Whereas Nrm1 and Whi5 act as transcriptional repressors that confine transcription to the G₁ phase, Stb1 seems to play a modulatory role in both transcriptional repression and activation. The mechanism by which Stb1 represses transcription prior to Cln3/CDK activation and activates MBF-specific genes during late G₁ phase remains unknown. The identification of Stb1 as an interactor of the transcriptional regulator Sin3 (18) may provide some insight into Stb1-dependent transcriptional repression in G₁ phase. Sin3 has been associated with transcriptional repression of a large number of genes (reviewed in reference 24), but a role in G₁-specific transcription regulation has not been established. We now demonstrate that inactivation of Stb1 or Sin3 has a similar effect on expression from G₁-specific promoters prior to transcriptional induction during G₁ phase. Furthermore, the effect on transcription indicates that both Sin3 and Stb1 participate in the pathway leading to the repression of G₁-specific transcription. In addition, our preliminary results show that Sin3 associates with both SBF and MBF-dependent promoters (data not shown). However, we find that the binding of Sin3 is not dependent upon Stb1. These data are consistent with a model in which Stb1 regulates the activity of Sin3 (presumably in the context of the Rpd3 HDAC complex) without affecting its binding. It remains to be established whether Stb1 or other transcriptional repressors, including Whi5 and Nrm1, regulate the Sin3/HDAC complex to G₁-specific promoters and whether Sin3 participates in the regulation of G₁-specific gene expression.

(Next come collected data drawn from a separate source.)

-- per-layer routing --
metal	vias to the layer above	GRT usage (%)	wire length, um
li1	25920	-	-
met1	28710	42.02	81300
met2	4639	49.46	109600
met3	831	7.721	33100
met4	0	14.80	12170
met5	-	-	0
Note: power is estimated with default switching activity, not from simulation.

The Stb1 protein contains 5 perfect and 12 minimal putative CDK sites. Previous studies have shown that Stb1 is a direct target for phosphorylation by Cln1/2-associated CDK in vitro (16). Furthermore, in vitro phosphorylation of Stb1 by Cln-CDK regulates its ability to associate with Swi6 (8). In addition, our data show that a Cln1/2-CDK-dependent shift of Stb1 in vivo correlates with disassociation from G₁-specific promoters (Fig. 5). However, we also show that phosphorylation of Stb1 in vivo depends only in part upon Cln1/2-CDK and that the effect of Cln1 and Cln2 on the level and duration of G₁-specific transcription is independent of Stb1. It seems likely that the residual phosphorylation of Stb1 depends upon Clb/CDK. Whether Stb1 phosphorylation is required for its release from the transcription complex awaits the analysis of CDK-dependent phosphorylation sites.

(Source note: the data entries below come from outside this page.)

**src/rtl/core/bitmap_glyph_column_renderer_macros.svh**
```systemverilog
// Assertion macros for the glyph column renderer.
// Needs signals named clock and reset in the including module.
`ifndef BITMAP_GLYPH_COLUMN_RENDERER_MACROS_SVH
`define BITMAP_GLYPH_COLUMN_RENDERER_MACROS_SVH

// same-cycle implication, checked out of reset
`define BGCR_ASSERT_NOW(label, ante, cons) \
   label: assert property (@(posedge clock) disable iff (reset) (ante) |-> (cons)) \
      else $error("bgcr check failed");

// next-cycle implication, checked out of reset
`define BGCR_ASSERT_NEXT(label, ante, cons) \
   label: assert property (@(posedge clock) disable iff (reset) (ante) |=> (cons)) \
      else $error("bgcr check failed");

`endif

```
**src/rtl/core/bgcr_pkg.sv**
```systemverilog
// Package for the glyph column renderer: sizes, codes, state and bus types.
// No dependencies; every module of the block but bgcr_ram imports it.
`timescale 1ns / 1ps

package bgcr_pkg;

   localparam int GLYPH_BYTES     = 4096;
   localparam int TABLE_ENTRIES   = 256;
   localparam int WIDTH_CAP       = 32;
   localparam int MAX_HEIGHT      = 32;
   localparam int COORD_BITS      = 12;
   localparam int GLYPH_ADDR_BITS = $clog2(GLYPH_BYTES);
   localparam int TABLE_IDX_BITS  = $clog2(TABLE_ENTRIES);
   localparam int PIX_BITS        = 32;
   localparam int NUM_REGS        = 8;
   localparam int CSR_ADDR_BITS   = $clog2(NUM_REGS * 4);
   localparam logic [7:0] CODE_MAX = 8'h80;
   localparam logic [COORD_BITS-1:0] COORD_MAX = {COORD_BITS{1'b1}};

   typedef enum logic [1:0] {
      KIND_START = 2'd0,
      KIND_GLYPH = 2'd1,
      KIND_ENTRY = 2'd2,
      KIND_DRAW  = 2'd3
   } kind_type;

   typedef enum logic [2:0] {
      REG_MODE        = 3'd0,
      REG_FIXED_WIDTH = 3'd1,
      REG_HEIGHT      = 3'd2,
      REG_FIRST_CODE  = 3'd3,
      REG_ORIGIN_X    = 3'd4,
      REG_ORIGIN_Y    = 3'd5,
      REG_CLIP_RIGHT  = 3'd6,
      REG_CLIP_BOTTOM = 3'd7
   } reg_index_type;

   typedef enum logic [2:0] {
      ST_IDLE,
      ST_SETUP,
      ST_BASE,
      ST_COL,
      ST_READ,
      ST_ACCUM,
      ST_EMIT,
      ST_PEN
   } state_type;

   typedef struct packed {
      logic                  fixed_width_mode;
      logic [5:0]            fixed_glyph_width;
      logic [5:0]            glyph_height;
      logic [7:0]            first_code;
      logic [COORD_BITS-1:0] origin_x;
      logic [COORD_BITS-1:0] origin_y;
      logic [COORD_BITS-1:0] clip_right;
      logic [COORD_BITS-1:0] clip_bottom;
   } cfg_type;

   typedef struct packed {
      logic [11:0] offset;
      logic [5:0]  width;
   } tbl_entry_type;

   typedef struct packed {
      logic                       glyph_we;
      logic [GLYPH_ADDR_BITS-1:0] glyph_waddr;
      logic [7:0]                 glyph_wdata;
      logic                       glyph_re;
      logic [GLYPH_ADDR_BITS-1:0] glyph_raddr;
      logic                       table_we;
      logic [TABLE_IDX_BITS-1:0]  table_waddr;
      tbl_entry_type              table_wdata;
      logic                       table_re;
      logic [TABLE_IDX_BITS-1:0]  table_raddr;
   } mem_ctl_type;

endpackage

```
**src/rtl/core/bgcr_csr.sv**
```systemverilog
// Configuration register file behind the APB-style port.
// Depends on bgcr_pkg for the register indexes and the cfg_type bundle.
`timescale 1ns / 1ps

module bgcr_csr
   import bgcr_pkg::*;
(
   input  logic                     clock,
   input  logic                     reset,
   input  logic                     csr_psel,
   input  logic                     csr_penable,
   input  logic                     csr_pwrite,
   input  logic [CSR_ADDR_BITS-1:0] csr_paddr,
   input  logic [31:0]              csr_pwdata,
   output logic [31:0]              csr_prdata,
   output logic                     csr_pready,
   output cfg_type                  cfg
);

   cfg_type       cfg_ff;
   cfg_type       cfg_in;
   reg_index_type index;
   logic          wr_en;

   assign index      = reg_index_type'(csr_paddr[CSR_ADDR_BITS-1:2]);
   assign wr_en      = csr_psel & csr_penable & csr_pwrite;
   assign csr_pready = 1'b1;
   assign cfg        = cfg_ff;

   always_comb begin
      cfg_in = cfg_ff;
      if (wr_en) begin
         case (index)
            REG_MODE:        cfg_in.fixed_width_mode  = csr_pwdata[0];
            REG_FIXED_WIDTH: cfg_in.fixed_glyph_width = csr_pwdata[5:0];
            REG_HEIGHT:      cfg_in.glyph_height      = csr_pwdata[5:0];
            REG_FIRST_CODE:  cfg_in.first_code        = csr_pwdata[7:0];
            REG_ORIGIN_X:    cfg_in.origin_x          = csr_pwdata[COORD_BITS-1:0];
            REG_ORIGIN_Y:    cfg_in.origin_y          = csr_pwdata[COORD_BITS-1:0];
            REG_CLIP_RIGHT:  cfg_in.clip_right        = csr_pwdata[COORD_BITS-1:0];
            REG_CLIP_BOTTOM: cfg_in.clip_bottom       = csr_pwdata[COORD_BITS-1:0];
            default:         cfg_in = cfg_ff;
         endcase
      end
   end

   always_comb begin
      case (index)
         REG_MODE:        csr_prdata = 32'(cfg_ff.fixed_width_mode);
         REG_FIXED_WIDTH: csr_prdata = 32'(cfg_ff.fixed_glyph_width);
         REG_HEIGHT:      csr_prdata = 32'(cfg_ff.glyph_height);
         REG_FIRST_CODE:  csr_prdata = 32'(cfg_ff.first_code);
         REG_ORIGIN_X:    csr_prdata = 32'(cfg_ff.origin_x);
         REG_ORIGIN_Y:    csr_prdata = 32'(cfg_ff.origin_y);
         REG_CLIP_RIGHT:  csr_prdata = 32'(cfg_ff.clip_right);
         REG_CLIP_BOTTOM: csr_prdata = 32'(cfg_ff.clip_bottom);
         default:         csr_prdata = 32'd0;
      endcase
   end

   always_ff @(posedge clock) begin
      if (reset) begin
         cfg_ff.fixed_width_mode  <= 1'b1;
         cfg_ff.fixed_glyph_width <= 6'd8;
         cfg_ff.glyph_height      <= 6'd16;
         cfg_ff.first_code        <= 8'd0;
         cfg_ff.origin_x          <= '0;
         cfg_ff.origin_y          <= '0;
         cfg_ff.clip_right        <= COORD_MAX;
         cfg_ff.clip_bottom       <= COORD_MAX;
      end else begin
         cfg_ff <= cfg_in;
      end
   end

endmodule

```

Although it has been reported that Stb1 binds and activates synthetic promoters containing MCB elements but not synthetic promoters containing SCB's (8), we show that it binds endogenous MBF and SBF target promoters in vivo and regulates their transcription (Fig. 7). Our data, obtained using mating pheromone synchronized cells, agree with previous results obtained using cells synchronized by centrifugal elutriation showing that G₁-specific transcriptional induction is dampened in stb1Δ cells (16). Consistent with these findings, we observed an additive cell size defect in double mutants of stb1Δ and either swi4Δ or mbp1Δ (Fig. 3). In contrast, Ho et al. (16) reported that a swi4Δ stb1Δ has no obvious additive phenotype, whereas Costanzo et al. (8) found the same double mutant to be lethal. Whether these differences are a result of differences in background remains to be established. Nevertheless, all studies show that the interaction of Stb1 with Swi6 is important for the role of Stb1 in transcriptional regulation of G₁-specific genes.

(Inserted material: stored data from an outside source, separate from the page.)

`src/rtl/core/bitmap_glyph_column_renderer_macros.svh`:
```
// Assertion macros for the glyph column renderer.
// Needs signals named clock and reset in the including module.
`ifndef BITMAP_GLYPH_COLUMN_RENDERER_MACROS_SVH
`define BITMAP_GLYPH_COLUMN_RENDERER_MACROS_SVH

// same-cycle implication, checked out of reset
`define BGCR_ASSERT_NOW(label, ante, cons) \
   label: assert property (@(posedge clock) disable iff (reset) (ante) |-> (cons)) \
      else $error("bgcr check failed");

// next-cycle implication, checked out of reset
`define BGCR_ASSERT_NEXT(label, ante, cons) \
   label: assert property (@(posedge clock) disable iff (reset) (ante) |=> (cons)) \
      else $error("bgcr check failed");

`endif

```
`src/rtl/core/bgcr_pkg.sv`:
```
// Package for the glyph column renderer: sizes, codes, state and bus types.
// No dependencies; every module of the block but bgcr_ram imports it.
`timescale 1ns / 1ps

package bgcr_pkg;

   localparam int GLYPH_BYTES     = 4096;
   localparam int TABLE_ENTRIES   = 256;
   localparam int WIDTH_CAP       = 32;
   localparam int MAX_HEIGHT      = 32;
   localparam int COORD_BITS      = 12;
   localparam int GLYPH_ADDR_BITS = $clog2(GLYPH_BYTES);
   localparam int TABLE_IDX_BITS  = $clog2(TABLE_ENTRIES);
   localparam int PIX_BITS        = 32;
   localparam int NUM_REGS        = 8;
   localparam int CSR_ADDR_BITS   = $clog2(NUM_REGS * 4);
   localparam logic [7:0] CODE_MAX = 8'h80;
   localparam logic [COORD_BITS-1:0] COORD_MAX = {COORD_BITS{1'b1}};

   typedef enum logic [1:0] {
      KIND_START = 2'd0,
      KIND_GLYPH = 2'd1,
      KIND_ENTRY = 2'd2,
      KIND_DRAW  = 2'd3
   } kind_type;

   typedef enum logic [2:0] {
      REG_MODE        = 3'd0,
      REG_FIXED_WIDTH = 3'd1,
      REG_HEIGHT      = 3'd2,
      REG_FIRST_CODE  = 3'd3,
      REG_ORIGIN_X    = 3'd4,
      REG_ORIGIN_Y    = 3'd5,
      REG_CLIP_RIGHT  = 3'd6,
      REG_CLIP_BOTTOM = 3'd7
   } reg_index_type;

   typedef enum logic [2:0] {
      ST_IDLE,
      ST_SETUP,
      ST_BASE,
      ST_COL,
      ST_READ,
      ST_ACCUM,
      ST_EMIT,
      ST_PEN
   } state_type;

   typedef struct packed {
      logic                  fixed_width_mode;
      logic [5:0]            fixed_glyph_width;
      logic [5:0]            glyph_height;
      logic [7:0]            first_code;
      logic [COORD_BITS-1:0] origin_x;
      logic [COORD_BITS-1:0] origin_y;
      logic [COORD_BITS-1:0] clip_right;
      logic [COORD_BITS-1:0] clip_bottom;
   } cfg_type;

   typedef struct packed {
      logic [11:0] offset;
      logic [5:0]  width;
   } tbl_entry_type;

   typedef struct packed {
      logic                       glyph_we;
      logic [GLYPH_ADDR_BITS-1:0] glyph_waddr;
      logic [7:0]                 glyph_wdata;
      logic                       glyph_re;
      logic [GLYPH_ADDR_BITS-1:0] glyph_raddr;
      logic                       table_we;
      logic [TABLE_IDX_BITS-1:0]  table_waddr;
      tbl_entry_type              table_wdata;
      logic                       table_re;
      logic [TABLE_IDX_BITS-1:0]  table_raddr;
   } mem_ctl_type;

endpackage

```
`src/rtl/core/bgcr_seq.sv`:
```
// Request sequencer with the shared 12+6 bit adder, column loop and result register.
// Depends on bgcr_pkg and the assertion macros; drives both RAMs through mem_ctl.
`timescale 1ns / 1ps
`include "bitmap_glyph_column_renderer_macros.svh"

module bgcr_seq
   import bgcr_pkg::*;
(
   input  logic                  clock,
   input  logic                  reset,
   input  cfg_type               cfg,
   input  logic                  req_valid,
   output logic                  req_ready,
   input  logic [1:0]            req_kind,
   input  logic [11:0]           req_address,
   input  logic [7:0]            req_glyph_byte,
   input  logic [11:0]           req_entry_offset,
   input  logic [5:0]            req_entry_width,
   input  logic [7:0]            req_char_code,
   output mem_ctl_type           mem_ctl,
   input  logic [7:0]            glyph_rd_data,
   input  tbl_entry_type         table_rd_data,
   output logic                  rsp_valid,
   input  logic                  rsp_ready,
   output logic [COORD_BITS-1:0] rsp_column_x,
   output logic [COORD_BITS-1:0] rsp_column_top_y,
   output logic [PIX_BITS-1:0]   rsp_column_pixels,
   output logic                  rsp_last
);

   state_type             state_ff, state_in;
   logic [COORD_BITS-1:0] pen_ff, pen_in;
   logic [7:0]            idx_ff, idx_in;
   logic [5:0]            width_ff, width_in;
   logic [2:0]            pages_ff, pages_in;
   logic [8:0]            wp_ff, wp_in;
   logic [PIX_BITS-1:0]   mask_ff, mask_in;
   logic [11:0]           start_ff, start_in;
   logic [11:0]           addr_ff, addr_in;
   logic [COORD_BITS:0]   x_ff, x_in;
   logic [5:0]            col_ff, col_in;
   logic [1:0]            page_ff, page_in;
   logic [PIX_BITS-1:0]   pix_ff, pix_in;
   logic                  rsp_valid_ff, rsp_valid_in;
   logic [COORD_BITS-1:0] rsp_x_ff, rsp_x_in;
   logic [COORD_BITS-1:0] rsp_y_ff, rsp_y_in;
   logic [PIX_BITS-1:0]   rsp_pix_ff, rsp_pix_in;
   logic                  rsp_last_ff, rsp_last_in;

   logic                  accept;
   kind_type              kind;
   logic                  code_ok;
   logic [7:0]            code_diff;
   logic [5:0]            height_lim;
   logic [2:0]            pages_calc;
   logic [5:0]            width_raw;
   logic [5:0]            width_lim;
   logic [COORD_BITS-1:0] row_span;
   logic [PIX_BITS-1:0]   mask_calc;
   logic [16:0]           base_prod;
   logic [11:0]           add_a;
   logic [5:0]            add_b;
   logic [12:0]           add_sum;
   logic                  slot_free;
   logic                  emit;

   assign accept    = req_valid & req_ready;
   assign kind      = kind_type'(req_kind);
   assign code_ok   = (req_char_code <= CODE_MAX) && (req_char_code >= cfg.first_code);
   assign code_diff = req_char_code - cfg.first_code;
   assign slot_free = ~rsp_valid_ff | rsp_ready;
   assign emit      = (state_ff == ST_EMIT) & slot_free;

   assign height_lim = (cfg.glyph_height > 6'(MAX_HEIGHT)) ? 6'(MAX_HEIGHT) : cfg.glyph_height;
   assign pages_calc = 3'((7'(height_lim) + 7'd7) >> 3);
   assign width_raw  = cfg.fixed_width_mode ? cfg.fixed_glyph_width : table_rd_data.width;
   assign width_lim  = (width_raw > 6'(WIDTH_CAP)) ? 6'(WIDTH_CAP) : width_raw;
   assign row_span   = cfg.clip_bottom - cfg.origin_y;
   assign base_prod  = 17'(idx_ff) * 17'(wp_ff);

   always_comb begin
      if (cfg.origin_y > cfg.clip_bottom) begin
         mask_calc = '0;
      end else if (row_span >= COORD_BITS'(PIX_BITS - 1)) begin
         mask_calc = '1;
      end else begin
         mask_calc = {PIX_BITS{1'b1}} >> (5'(PIX_BITS - 1) - row_span[4:0]);
      end
   end

   // shared adder: column base, page address step and pen advance
   always_comb begin
      case (state_ff)
         ST_READ: begin
            add_a = addr_ff;
            add_b = width_ff;
         end
         ST_PEN: begin
            add_a = pen_ff;
            add_b = width_ff;
         end
         default: begin
            add_a = start_ff;
            add_b = col_ff;
         end
      endcase
      add_sum = {1'b0, add_a} + 13'(add_b);
   end

   always_comb begin
      mem_ctl.glyph_we    = accept && (kind == KIND_GLYPH) && (32'(req_address) < GLYPH_BYTES);
      mem_ctl.glyph_waddr = req_address[GLYPH_ADDR_BITS-1:0];
      mem_ctl.glyph_wdata = req_glyph_byte;
      mem_ctl.glyph_re    = (state_ff == ST_READ);
      mem_ctl.glyph_raddr = addr_ff[GLYPH_ADDR_BITS-1:0];
      mem_ctl.table_we    = accept && (kind == KIND_ENTRY) &&
                            (32'(req_address) < TABLE_ENTRIES);
      mem_ctl.table_waddr = req_address[TABLE_IDX_BITS-1:0];
      mem_ctl.table_wdata.offset = req_entry_offset;
      mem_ctl.table_wdata.width  = req_entry_width;
      mem_ctl.table_re    = accept && (kind == KIND_DRAW);
      mem_ctl.table_raddr = code_diff[TABLE_IDX_BITS-1:0];
   end

   always_comb begin
      state_in     = state_ff;
      pen_in       = pen_ff;
      idx_in       = idx_ff;
      width_in     = width_ff;
      pages_in     = pages_ff;
      wp_in        = wp_ff;
      mask_in      = mask_ff;
      start_in     = start_ff;
      addr_in      = addr_ff;
      x_in         = x_ff;
      col_in       = col_ff;
      page_in      = page_ff;
      pix_in       = pix_ff;
      rsp_valid_in = rsp_valid_ff & ~rsp_ready;
      rsp_x_in     = rsp_x_ff;
      rsp_y_in     = rsp_y_ff;
      rsp_pix_in   = rsp_pix_ff;
      rsp_last_in  = rsp_last_ff;
      req_ready    = (state_ff == ST_IDLE);

      case (state_ff)
         ST_IDLE: begin
            if (accept) begin
               case (kind)
                  KIND_START: pen_in = cfg.origin_x;
                  KIND_DRAW: begin
                     if (code_ok) begin
                        idx_in   = code_diff;
                        state_in = ST_SETUP;
                     end
                  end
                  default: state_in = ST_IDLE;
               endcase
            end
         end
         ST_SETUP: begin
            width_in = width_lim;
            pages_in = pages_calc;
            wp_in    = 9'(width_lim) * 9'(pages_calc);
            mask_in  = mask_calc;
            start_in = table_rd_data.offset;
            x_in     = {1'b0, pen_ff};
            col_in   = '0;
            if (cfg.fixed_width_mode) begin
               state_in = ST_BASE;
            end else if (32'(idx_ff) >= TABLE_ENTRIES) begin
               state_in = ST_IDLE;
            end else begin
               state_in = ST_COL;
            end
         end
         ST_BASE: begin
            start_in = base_prod[11:0];
            state_in = ST_COL;
         end
         ST_COL: begin
            if ((col_ff == width_ff) || (x_ff > {1'b0, cfg.clip_right})) begin
               state_in = ST_PEN;
            end else begin
               addr_in  = add_sum[11:0];
               page_in  = '0;
               pix_in   = '0;
               state_in = (pages_ff == 3'd0) ? ST_EMIT : ST_READ;
            end
         end
         ST_READ: begin
            addr_in  = add_sum[11:0];
            state_in = ST_ACCUM;
         end
         ST_ACCUM: begin
            pix_in[{page_ff, 3'b000} +: 8] = glyph_rd_data;
            page_in = page_ff + 2'd1;
            state_in = (({1'b0, page_ff} + 3'd1) == pages_ff) ? ST_EMIT : ST_READ;
         end
         ST_EMIT: begin
            if (slot_free) begin
               rsp_valid_in = 1'b1;
               rsp_x_in     = x_ff[COORD_BITS-1:0];
               rsp_y_in     = cfg.origin_y;
               rsp_pix_in   = pix_ff & mask_ff;
               rsp_last_in  = (col_ff == (width_ff - 6'd1)) ||
                              (x_ff[COORD_BITS-1:0] == cfg.clip_right);
               col_in       = col_ff + 6'd1;
               x_in         = x_ff + 13'd1;
               state_in     = ST_COL;
            end
         end
         ST_PEN: begin
            pen_in   = add_sum[12] ? COORD_MAX : add_sum[11:0];
            state_in = ST_IDLE;
         end
         default: state_in = ST_IDLE;
      endcase
   end

   always_ff @(posedge clock) begin
      if (reset) begin
         state_ff     <= ST_IDLE;
         pen_ff       <= '0;
         rsp_valid_ff <= 1'b0;
      end else begin
         state_ff     <= state_in;
         pen_ff       <= pen_in;
         rsp_valid_ff <= rsp_valid_in;
      end
   end

   always_ff @(posedge clock) begin
      idx_ff      <= idx_in;
      width_ff    <= width_in;
      pages_ff    <= pages_in;
      wp_ff       <= wp_in;
      mask_ff     <= mask_in;
      start_ff    <= start_in;
      addr_ff     <= addr_in;
      x_ff        <= x_in;
      col_ff      <= col_in;
      page_ff     <= page_in;
      pix_ff      <= pix_in;
      rsp_x_ff    <= rsp_x_in;
      rsp_y_ff    <= rsp_y_in;
      rsp_pix_ff  <= rsp_pix_in;
      rsp_last_ff <= rsp_last_in;
   end

   assign rsp_valid         = rsp_valid_ff;
   assign rsp_column_x      = rsp_x_ff;
   assign rsp_column_top_y  = rsp_y_ff;
   assign rsp_column_pixels = rsp_pix_ff;
   assign rsp_last          = rsp_last_ff;

   `BGCR_ASSERT_NEXT(a_read_then_accum, state_ff == ST_READ, state_ff == ST_ACCUM)
   `BGCR_ASSERT_NOW(a_page_in_range, state_ff == ST_ACCUM, {1'b0, page_ff} < pages_ff)
   `BGCR_ASSERT_NEXT(a_emit_loads_rsp, emit, rsp_valid_ff && (col_ff == $past(col_ff) + 6'd1))
   `BGCR_ASSERT_NEXT(a_pen_forward, state_ff == ST_PEN,
                     (state_ff == ST_IDLE) && (pen_ff >= $past(pen_ff)))

endmodule

```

Inactivation of Stb1 has a greater effect on the expression of MBF-regulated genes than those regulated by SBF. That difference might be explained by the differences in the manner by which SBF and MBF regulate gene expression. Although SBF and MBF evoke identical pattern of cell cycle-regulated transcription, SBF acts as a transcriptional activator, whereas MBF acts as a transcriptional repressor (2, 9, 20). However, until it is known how Stb1 mediates transcriptional regulation, we can only speculate as to why the two classes of promoters are affected differently.

The increase in G₁-specific transcript levels observed in cln1Δ cln2Δ cells has been previously proposed to result from the low Clb/CDK activity that occurs as a consequence of the persistence of the Clb/CDK specific inhibitor Sic1 in those mutants (27). Here we show that inactivating the Clb/CDK inhibitor in cln1Δ cln2Δ mutants lowers the maximal transcript levels of SBF genes and restores the level of MBF transcripts to that observed in wild-type cells. Conversely, inactivating Clb/CDK results in persistence of SBF-dependent gene expression (1, 9). These observations are consistent with a negative-feedback loop in which Cln1-2/CDK inactivates Sic1, thereby activating Clb/CDK, which not only affects the timing of transcriptional inactivation of SBF-dependent transcription but also restricts the maximal expression of G₁-specific genes (Fig. 7).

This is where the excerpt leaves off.